ICICI Bank's strong results helped justify investor faith in the stock. ICICI shares have risen nearly 60 per cent this year, outpacing 45 per cent growth in overall bank stocks and the broader Indian market's 23.4 per cent gain. The September numbers showed a continuation of the robust profitability exhibited by the bank for some time now. Net profits grew a forecast beating 30 per cent from a year ago to Rs 1,956 crore, bettering street expectations. This, in turn, was driven by a 35.7 per cent rise in operating profit, again a best for at least eight quarters.

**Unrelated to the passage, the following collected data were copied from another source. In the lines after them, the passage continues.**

<file path="config.mk">
export PLATFORM = sky130hd
export DESIGN_NAME = serial_audio_port
export DESIGN_NICKNAME = d
export VERILOG_FILES = /design/src/rtl/sap_pkg.sv /design/src/rtl/sap_sync.sv /design/src/rtl/sap_rx.sv /design/src/rtl/sap_tx.sv /design/src/rtl/serial_audio_port.sv
export SDC_FILE = /design/constraint.sdc
export NUM_CORES = 1
export LEC_CHECK = 0
export BUFFER_PORTS_ARGS = -buffer_cell sky130_fd_sc_hd__buf_2
export CAP_MARGIN = 30
export CORE_ASPECT_RATIO = 0.9
export CORE_MARGIN = 1.5
export CORE_UTILIZATION = 65
export DETAILED_ROUTE_END_ITERATION = 8
export HOLD_SLACK_MARGIN = 0.03
export PLACE_DENSITY_LB_ADDON = 0.25
export SLEW_MARGIN = 20
export SYNTH_ARGS = -nofsm -noshare
export SYNTH_HDL_FRONTEND = slang
export SYNTH_SLANG_ARGS = --single-unit
</file>
<file path="constraint.sdc">
create_clock -name clk -period 11.7 [get_ports clk]
set_input_delay 0 -clock clk [delete_from_list [all_inputs] [get_ports clk]]
set_output_delay 0 -clock clk [all_outputs]
set_load 0.01 [all_outputs]
</file>
<file path="src/rtl/sap_pkg.sv">
package sap_pkg;

    typedef enum logic [1:0] {
        FR_I2S = 2'd0,
        FR_MSB = 2'd1,
        FR_LSB = 2'd2
    } frame_e;

    // receive framing: 000 I2S, 100 MSB-justified, everything else right-aligned
    function automatic frame_e rx_frame(input logic [2:0] code);
        if (code == 3'b000)      return FR_I2S;
        else if (code == 3'b100) return FR_MSB;
        else                     return FR_LSB;
    endfunction

    // transmit framing: 000 I2S, 001..011 right-aligned, 1xx MSB-justified
    function automatic frame_e tx_frame(input logic [2:0] code);
        if (code == 3'b000)  return FR_I2S;
        else if (code[2])    return FR_MSB;
        else                 return FR_LSB;
    endfunction

    // right-aligned word length: sel 1/2/3 -> max-4 / max-2 / max
    function automatic int lsb_len(input logic [1:0] sel, input int max_w);
        return max_w - 2 * (3 - int'(sel));
    endfunction

endpackage

</file>
<file path="src/rtl/sap_sync.sv">
module sap_sync (
    input  logic clk,
    input  logic rst_n,
    input  logic bck,
    input  logic ws,
    input  logic sdi,
    output logic rise,
    output logic fall,
    output logic ws_s,
    output logic sdi_s
);
    typedef struct packed {
        logic bck1;
        logic bck2;
        logic ws1;
        logic sdi1;
    } sync_t;

    sync_t q, d;

    always_comb begin
        d      = q;
        d.bck1 = bck;
        d.bck2 = q.bck1;
        d.ws1  = ws;
        d.sdi1 = sdi;
    end

    always_ff @(posedge clk) begin
        if (!rst_n) q <= '0;
        else        q <= d;
    end

    assign rise  = q.bck1 & ~q.bck2;
    assign fall  = ~q.bck1 & q.bck2;
    assign ws_s  = q.ws1;
    assign sdi_s = q.sdi1;
endmodule

</file>
<file path="src/rtl/sap_rx.sv">
module sap_rx
    import sap_pkg::*;
#(
    parameter int WORD_W = 20,
    parameter int CNT_W  = 6
) (
    input  logic              clk,
    input  logic              rst_n,
    input  logic              rise,
    input  logic              ws_s,
    input  logic              sdi_s,
    input  logic [2:0]        fmt,
    output logic [WORD_W-1:0] rx_left,
    output logic [WORD_W-1:0] rx_right,
    output logic              rx_valid
);
    localparam logic [CNT_W-1:0] CNT_MAX = '1;

    typedef struct packed {
        logic              ws_prev;
        logic              armed;
        logic [CNT_W-1:0]  cnt;
        logic [WORD_W-1:0] sh;
        logic [WORD_W-1:0] msbw;
        logic [WORD_W-1:0] lhold;
        logic [WORD_W-1:0] left;
        logic [WORD_W-1:0] right;
        logic              valid;
    } rx_t;

    rx_t q, d;

    function automatic logic [WORD_W-1:0] sext(input logic [WORD_W-1:0] v, input int len);
        logic [WORD_W-1:0] r;
        for (int i = 0; i < WORD_W; i++) r[i] = (i < len) ? v[i] : v[len-1];
        return r;
    endfunction

    always_comb begin
        frame_e            mode;
        logic              trans;
        logic [CNT_W-1:0]  slot;
        logic [WORD_W-1:0] done;
        int                idx;
        d     = q;
        d.valid = 1'b0;
        mode  = rx_frame(fmt);
        trans = ws_s != q.ws_prev;
        done  = (mode == FR_LSB) ? sext(q.sh, lsb_len(fmt[1:0], WORD_W)) : q.msbw;
        slot  = q.cnt;
        idx   = 0;
        if (rise) begin
            if (trans) begin
                if (q.armed) begin
                    if (!q.ws_prev) begin
                        d.lhold = done;
                    end else begin
                        d.left  = q.lhold;
                        d.right = done;
                        d.valid = 1'b1;
                    end
                end
                d.armed = 1'b1;
                slot    = '0;
                d.sh    = '0;
                d.msbw  = '0;
            end
            d.sh = {d.sh[WORD_W-2:0], sdi_s};
            idx  = int'(slot) - ((mode == FR_I2S) ? 1 : 0);
            if (idx >= 0 && idx < WORD_W) d.msbw[WORD_W-1-idx] = sdi_s;
            d.cnt     = (slot == CNT_MAX) ? slot : slot + 1'b1;
            d.ws_prev = ws_s;
        end
    end

    always_ff @(posedge clk) begin
        if (!rst_n) begin
            q         <= '0;
            q.ws_prev <= 1'b1;
        end else begin
            q <= d;
        end
    end

    assign rx_left  = q.left;
    assign rx_right = q.right;
    assign rx_valid = q.valid;

    // a strobe only follows a sampled bit-clock edge
    p_valid_after_rise_r4: assert property (@(posedge clk) disable iff (!rst_n)
        q.valid |-> $past(rise));
    // strobe is one clock wide
    p_valid_pulse_r4: assert property (@(posedge clk) disable iff (!rst_n)
        q.valid |=> !q.valid);
    // a channel change restarts slot numbering
    p_slot_restart_r3: assert property (@(posedge clk) disable iff (!rst_n)
        (rise && (ws_s != q.ws_prev)) |=> (q.cnt == 1));
    // output words hold between strobes
    p_words_hold_r4: assert property (@(posedge clk) disable iff (!rst_n)
        !q.valid |-> ($stable(q.left) && $stable(q.right)));
endmodule

</file>
<file path="src/rtl/sap_tx.sv">
module sap_tx
    import sap_pkg::*;
#(
    parameter int WORD_W = 20,
    parameter int CNT_W  = 6
) (
    input  logic              clk,
    input  logic              rst_n,
    input  logic              fall,
    input  logic              ws_s,
    input  logic [2:0]        fmt,
    input  logic [WORD_W-1:0] tx_left,
    input  logic [WORD_W-1:0] tx_right,
    output logic              sdo
);
    localparam logic [CNT_W-1:0] CNT_MAX = '1;

    typedef struct packed {
        logic              ws_prev;
        logic [CNT_W-1:0]  cnt;
        logic [CNT_W:0]    len;
        logic [WORD_W-1:0] word;
        logic              sdo;
    } tx_t;

    tx_t q, d;

    always_comb begin
        frame_e            mode;
        logic              trans;
        logic [CNT_W-1:0]  slot;
        logic [WORD_W-1:0] cur;
        int                idx;
        d     = q;
        mode  = tx_frame(fmt);
        trans = ws_s != q.ws_prev;
        slot  = (q.cnt == CNT_MAX) ? q.cnt : q.cnt + 1'b1;
        cur   = q.word;
        idx   = -1;
        if (fall) begin
            if (trans) begin
                slot   = '0;
                d.len  = {1'b0, q.cnt} + 1'b1;
                cur    = ws_s ? tx_right : tx_left;
                d.word = cur;
            end
            d.sdo = 1'b0;
            unique case (mode)
                FR_I2S: begin
                    idx = int'(slot) - 1;
                    if (idx >= 0 && idx < WORD_W) d.sdo = cur[WORD_W-1-idx];
                end
                FR_MSB: begin
                    idx = int'(slot);
                    if (idx < WORD_W) d.sdo = cur[WORD_W-1-idx];
                end
                default: begin
                    idx = int'(q.len) - 1 - int'(slot);
                    if (idx >= 0 && idx < lsb_len(fmt[1:0], WORD_W)) d.sdo = cur[idx];
                end
            endcase
            d.cnt     = slot;
            d.ws_prev = ws_s;
        end
    end

    always_ff @(posedge clk) begin
        if (!rst_n) begin
            q         <= '0;
            q.ws_prev <= 1'b1;
        end else begin
            q <= d;
        end
    end

    assign sdo = q.sdo;

    // output moves only after a bit-clock falling edge
    p_sdo_on_fall_r9: assert property (@(posedge clk) disable iff (!rst_n)
        !fall |=> $stable(q.sdo));
    // a channel change starts a new half-frame at slot 0
    p_tx_slot0_r7: assert property (@(posedge clk) disable iff (!rst_n)
        (fall && (ws_s != q.ws_prev)) |=> (q.cnt == 0));
endmodule

</file>
<file path="src/rtl/serial_audio_port.sv">
module serial_audio_port #(
    parameter int WORD_W = 20,
    parameter int CNT_W  = 6
) (
    input  logic              clk,
    input  logic              rst_n,
    input  logic              bck,
    input  logic              ws,
    input  logic              sdi,
    input  logic [2:0]        fmt,
    input  logic [WORD_W-1:0] tx_left,
    input  logic [WORD_W-1:0] tx_right,
    output logic              sdo,
    output logic [WORD_W-1:0] rx_left,
    output logic [WORD_W-1:0] rx_right,
    output logic              rx_valid
);
    logic rise, fall, ws_s, sdi_s;

    sap_sync u_sync (
        .clk(clk), .rst_n(rst_n), .bck(bck), .ws(ws), .sdi(sdi),
        .rise(rise), .fall(fall), .ws_s(ws_s), .sdi_s(sdi_s)
    );

    sap_rx #(.WORD_W(WORD_W), .CNT_W(CNT_W)) u_rx (
        .clk(clk), .rst_n(rst_n), .rise(rise), .ws_s(ws_s), .sdi_s(sdi_s),
        .fmt(fmt), .rx_left(rx_left), .rx_right(rx_right), .rx_valid(rx_valid)
    );

    sap_tx #(.WORD_W(WORD_W), .CNT_W(CNT_W)) u_tx (
        .clk(clk), .rst_n(rst_n), .fall(fall), .ws_s(ws_s), .fmt(fmt),
        .tx_left(tx_left), .tx_right(tx_right), .sdo(sdo)
    );
endmodule

</file>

A sharp rise in non-performing assets (NPAs) consisting of sticky loans and do not yield returns, on the other hand pulled down the net profit of Punjab National Bank by 11.6 per cent to Rs 1,065.58 crore in the second quarter ending September 30. The country's second largest public sector bank had posted a net profit of 1,205.03 crore in the year-ago period. Bad loans as a percentage of total assets rising to 2.69 per cent, from 0.84 per cent a year ago.
On a sequential basis as well, the bank's net profit in the July-September period was lower than Rs 1,245.67 crore recorded in the first quarter of this fiscal ending June 30, according to a BSE filing by PNB.
The results highlight the contrasting performance of state and private sector lenders in India. During tough spells in the economy, loans made by state-run banks, which account for 70 per cent of the market but whose lending decisions are not always driven by purely commercial factors, are more likely to fall into default.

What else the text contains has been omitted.